=== DATA IN THIS EXERCISE ===
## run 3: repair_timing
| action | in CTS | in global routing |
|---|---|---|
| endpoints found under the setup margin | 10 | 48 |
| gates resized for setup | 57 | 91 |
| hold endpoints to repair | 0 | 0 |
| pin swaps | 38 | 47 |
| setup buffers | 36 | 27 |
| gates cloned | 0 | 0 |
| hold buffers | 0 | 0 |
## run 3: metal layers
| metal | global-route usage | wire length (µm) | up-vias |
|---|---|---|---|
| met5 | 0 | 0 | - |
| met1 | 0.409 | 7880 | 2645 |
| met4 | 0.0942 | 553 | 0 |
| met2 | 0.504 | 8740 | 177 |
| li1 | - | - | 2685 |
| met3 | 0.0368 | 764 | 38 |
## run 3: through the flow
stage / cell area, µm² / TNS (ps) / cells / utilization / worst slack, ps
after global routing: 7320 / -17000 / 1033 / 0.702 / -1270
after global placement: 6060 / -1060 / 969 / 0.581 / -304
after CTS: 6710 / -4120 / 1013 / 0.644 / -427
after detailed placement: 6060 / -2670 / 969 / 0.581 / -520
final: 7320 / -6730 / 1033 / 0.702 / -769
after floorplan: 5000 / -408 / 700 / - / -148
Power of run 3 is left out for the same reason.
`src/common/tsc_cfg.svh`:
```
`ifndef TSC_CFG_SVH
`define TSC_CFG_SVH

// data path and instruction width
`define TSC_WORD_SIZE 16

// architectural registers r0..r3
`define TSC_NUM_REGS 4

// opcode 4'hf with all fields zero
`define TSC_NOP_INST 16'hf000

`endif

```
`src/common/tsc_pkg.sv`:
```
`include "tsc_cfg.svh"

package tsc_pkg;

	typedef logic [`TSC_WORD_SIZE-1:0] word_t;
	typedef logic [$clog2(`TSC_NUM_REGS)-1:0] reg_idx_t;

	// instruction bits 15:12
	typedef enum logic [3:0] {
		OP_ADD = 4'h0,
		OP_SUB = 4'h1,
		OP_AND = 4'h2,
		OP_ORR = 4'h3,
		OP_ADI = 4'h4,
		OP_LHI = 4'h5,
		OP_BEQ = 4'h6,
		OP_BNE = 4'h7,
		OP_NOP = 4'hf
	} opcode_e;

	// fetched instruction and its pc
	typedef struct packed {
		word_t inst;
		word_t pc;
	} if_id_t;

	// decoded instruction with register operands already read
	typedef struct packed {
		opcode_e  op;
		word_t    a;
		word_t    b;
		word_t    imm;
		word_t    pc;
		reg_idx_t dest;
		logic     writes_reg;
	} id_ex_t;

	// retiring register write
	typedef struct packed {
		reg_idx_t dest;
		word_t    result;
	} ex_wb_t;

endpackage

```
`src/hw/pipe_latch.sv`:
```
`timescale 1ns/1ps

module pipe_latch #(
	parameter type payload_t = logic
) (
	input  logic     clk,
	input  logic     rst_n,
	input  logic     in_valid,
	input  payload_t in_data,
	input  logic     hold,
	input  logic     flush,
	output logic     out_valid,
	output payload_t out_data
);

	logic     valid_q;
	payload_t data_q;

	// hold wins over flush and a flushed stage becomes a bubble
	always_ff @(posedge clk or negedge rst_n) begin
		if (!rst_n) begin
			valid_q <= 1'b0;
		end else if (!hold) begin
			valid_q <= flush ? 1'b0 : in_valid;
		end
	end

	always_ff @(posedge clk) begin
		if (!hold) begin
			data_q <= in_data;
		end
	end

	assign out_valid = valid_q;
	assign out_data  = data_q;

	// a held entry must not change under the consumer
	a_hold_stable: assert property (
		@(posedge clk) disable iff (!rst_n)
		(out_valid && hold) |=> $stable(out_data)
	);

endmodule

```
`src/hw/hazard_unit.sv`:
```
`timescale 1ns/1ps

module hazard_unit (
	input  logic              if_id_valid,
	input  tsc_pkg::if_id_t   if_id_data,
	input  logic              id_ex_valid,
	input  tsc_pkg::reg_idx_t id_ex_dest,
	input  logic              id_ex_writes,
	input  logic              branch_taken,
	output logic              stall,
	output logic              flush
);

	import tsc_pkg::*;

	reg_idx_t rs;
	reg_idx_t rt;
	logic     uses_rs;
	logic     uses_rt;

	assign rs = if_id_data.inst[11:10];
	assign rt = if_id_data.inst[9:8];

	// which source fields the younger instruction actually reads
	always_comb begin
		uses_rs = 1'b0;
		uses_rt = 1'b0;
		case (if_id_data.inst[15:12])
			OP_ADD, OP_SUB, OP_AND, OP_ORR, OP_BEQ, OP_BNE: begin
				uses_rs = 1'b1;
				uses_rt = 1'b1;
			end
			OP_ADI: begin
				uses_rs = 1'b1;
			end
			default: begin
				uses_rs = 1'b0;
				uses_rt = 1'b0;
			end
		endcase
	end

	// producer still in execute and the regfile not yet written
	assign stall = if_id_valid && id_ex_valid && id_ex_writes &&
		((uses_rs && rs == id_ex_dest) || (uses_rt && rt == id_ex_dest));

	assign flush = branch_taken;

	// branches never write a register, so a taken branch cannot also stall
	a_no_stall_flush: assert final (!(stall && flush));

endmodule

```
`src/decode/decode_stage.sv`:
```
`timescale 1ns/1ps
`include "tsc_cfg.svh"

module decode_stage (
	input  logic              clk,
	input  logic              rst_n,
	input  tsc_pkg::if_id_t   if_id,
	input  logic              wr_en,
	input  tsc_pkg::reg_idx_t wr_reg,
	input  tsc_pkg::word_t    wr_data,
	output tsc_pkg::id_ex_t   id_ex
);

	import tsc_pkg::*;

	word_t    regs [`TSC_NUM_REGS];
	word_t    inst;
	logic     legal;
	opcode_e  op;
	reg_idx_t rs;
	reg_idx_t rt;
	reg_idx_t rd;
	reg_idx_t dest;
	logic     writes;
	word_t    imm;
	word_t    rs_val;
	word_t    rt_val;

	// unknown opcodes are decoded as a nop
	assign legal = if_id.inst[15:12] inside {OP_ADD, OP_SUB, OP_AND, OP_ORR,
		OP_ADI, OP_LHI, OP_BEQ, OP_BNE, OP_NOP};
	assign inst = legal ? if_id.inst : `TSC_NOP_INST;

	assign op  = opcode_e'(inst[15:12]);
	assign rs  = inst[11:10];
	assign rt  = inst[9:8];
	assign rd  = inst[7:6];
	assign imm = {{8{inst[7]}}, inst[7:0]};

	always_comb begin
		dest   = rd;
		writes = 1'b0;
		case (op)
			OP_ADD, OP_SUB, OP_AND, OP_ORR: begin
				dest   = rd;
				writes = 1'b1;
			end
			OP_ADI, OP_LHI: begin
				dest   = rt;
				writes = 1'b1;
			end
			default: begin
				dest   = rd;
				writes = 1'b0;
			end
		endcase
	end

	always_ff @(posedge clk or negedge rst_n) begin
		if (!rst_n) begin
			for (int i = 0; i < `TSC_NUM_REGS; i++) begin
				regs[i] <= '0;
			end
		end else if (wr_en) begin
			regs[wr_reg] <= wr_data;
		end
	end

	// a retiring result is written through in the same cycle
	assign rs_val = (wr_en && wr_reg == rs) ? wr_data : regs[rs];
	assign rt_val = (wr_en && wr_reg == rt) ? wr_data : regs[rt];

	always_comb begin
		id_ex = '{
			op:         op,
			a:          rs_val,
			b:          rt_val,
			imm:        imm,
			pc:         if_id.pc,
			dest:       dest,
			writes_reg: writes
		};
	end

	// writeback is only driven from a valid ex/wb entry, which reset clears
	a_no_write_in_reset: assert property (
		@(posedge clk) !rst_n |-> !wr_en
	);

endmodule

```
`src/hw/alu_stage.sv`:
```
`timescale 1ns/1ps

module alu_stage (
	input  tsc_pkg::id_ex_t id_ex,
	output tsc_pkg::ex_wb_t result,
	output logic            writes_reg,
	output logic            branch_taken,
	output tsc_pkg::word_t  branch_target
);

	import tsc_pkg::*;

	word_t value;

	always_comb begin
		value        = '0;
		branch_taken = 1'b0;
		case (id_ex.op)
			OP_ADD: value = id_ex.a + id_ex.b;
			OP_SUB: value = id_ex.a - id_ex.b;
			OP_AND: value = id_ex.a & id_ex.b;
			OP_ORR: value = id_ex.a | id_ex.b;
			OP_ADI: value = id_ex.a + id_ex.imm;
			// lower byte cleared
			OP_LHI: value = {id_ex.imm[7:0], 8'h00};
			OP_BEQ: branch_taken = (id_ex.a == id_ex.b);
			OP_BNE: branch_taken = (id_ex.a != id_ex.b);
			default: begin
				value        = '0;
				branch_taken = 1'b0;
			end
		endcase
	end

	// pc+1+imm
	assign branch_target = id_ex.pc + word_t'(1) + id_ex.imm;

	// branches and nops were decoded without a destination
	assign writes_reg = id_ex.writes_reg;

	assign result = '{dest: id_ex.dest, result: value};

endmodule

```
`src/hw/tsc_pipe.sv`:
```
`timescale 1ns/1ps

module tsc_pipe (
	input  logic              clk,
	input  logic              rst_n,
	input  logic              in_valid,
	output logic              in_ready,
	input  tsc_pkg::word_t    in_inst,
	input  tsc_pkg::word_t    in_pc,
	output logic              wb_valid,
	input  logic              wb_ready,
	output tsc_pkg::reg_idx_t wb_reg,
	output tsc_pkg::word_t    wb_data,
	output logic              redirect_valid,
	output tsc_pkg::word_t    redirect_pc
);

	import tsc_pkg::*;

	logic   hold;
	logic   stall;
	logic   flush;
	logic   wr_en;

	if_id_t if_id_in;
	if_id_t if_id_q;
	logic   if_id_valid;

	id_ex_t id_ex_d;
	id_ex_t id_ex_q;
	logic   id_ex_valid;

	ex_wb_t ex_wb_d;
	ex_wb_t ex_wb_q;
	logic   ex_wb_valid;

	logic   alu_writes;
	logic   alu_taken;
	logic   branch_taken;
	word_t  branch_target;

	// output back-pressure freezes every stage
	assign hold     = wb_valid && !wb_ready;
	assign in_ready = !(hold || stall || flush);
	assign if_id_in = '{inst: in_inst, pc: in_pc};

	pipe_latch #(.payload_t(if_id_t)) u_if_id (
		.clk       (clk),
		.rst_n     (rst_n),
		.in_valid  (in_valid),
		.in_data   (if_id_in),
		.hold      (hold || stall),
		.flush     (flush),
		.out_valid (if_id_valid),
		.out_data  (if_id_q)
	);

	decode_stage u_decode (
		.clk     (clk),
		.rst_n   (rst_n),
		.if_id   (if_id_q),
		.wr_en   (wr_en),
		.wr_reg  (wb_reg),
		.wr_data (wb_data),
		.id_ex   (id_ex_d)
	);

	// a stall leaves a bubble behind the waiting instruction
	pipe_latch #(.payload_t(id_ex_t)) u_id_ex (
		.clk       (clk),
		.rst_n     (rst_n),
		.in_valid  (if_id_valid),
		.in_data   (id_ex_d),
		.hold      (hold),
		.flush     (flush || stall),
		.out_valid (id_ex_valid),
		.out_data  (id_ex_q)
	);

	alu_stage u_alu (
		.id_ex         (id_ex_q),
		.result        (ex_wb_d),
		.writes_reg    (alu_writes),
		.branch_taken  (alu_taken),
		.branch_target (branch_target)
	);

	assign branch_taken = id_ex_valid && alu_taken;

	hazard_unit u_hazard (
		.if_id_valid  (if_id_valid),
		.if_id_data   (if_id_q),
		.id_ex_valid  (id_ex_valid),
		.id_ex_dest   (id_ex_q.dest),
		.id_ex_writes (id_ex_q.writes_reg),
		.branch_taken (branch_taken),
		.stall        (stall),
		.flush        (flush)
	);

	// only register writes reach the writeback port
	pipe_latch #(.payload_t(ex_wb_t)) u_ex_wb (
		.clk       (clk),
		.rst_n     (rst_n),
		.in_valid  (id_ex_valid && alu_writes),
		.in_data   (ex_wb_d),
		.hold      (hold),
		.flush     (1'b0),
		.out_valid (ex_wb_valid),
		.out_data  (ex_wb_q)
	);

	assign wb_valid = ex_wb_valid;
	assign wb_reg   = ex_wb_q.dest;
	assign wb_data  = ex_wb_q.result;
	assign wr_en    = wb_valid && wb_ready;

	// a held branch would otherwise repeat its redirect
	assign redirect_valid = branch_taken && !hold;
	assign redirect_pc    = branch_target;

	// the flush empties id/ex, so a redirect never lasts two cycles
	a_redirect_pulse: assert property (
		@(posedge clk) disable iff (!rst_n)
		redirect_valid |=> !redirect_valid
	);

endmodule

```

=== TASK ITEM ===
Among the records, find every line with the word "routing" and copy it.

=== SOLUTION TO THIS TASK ===
| action | in CTS | in global routing |
after global routing: 7320 / -17000 / 1033 / 0.702 / -1270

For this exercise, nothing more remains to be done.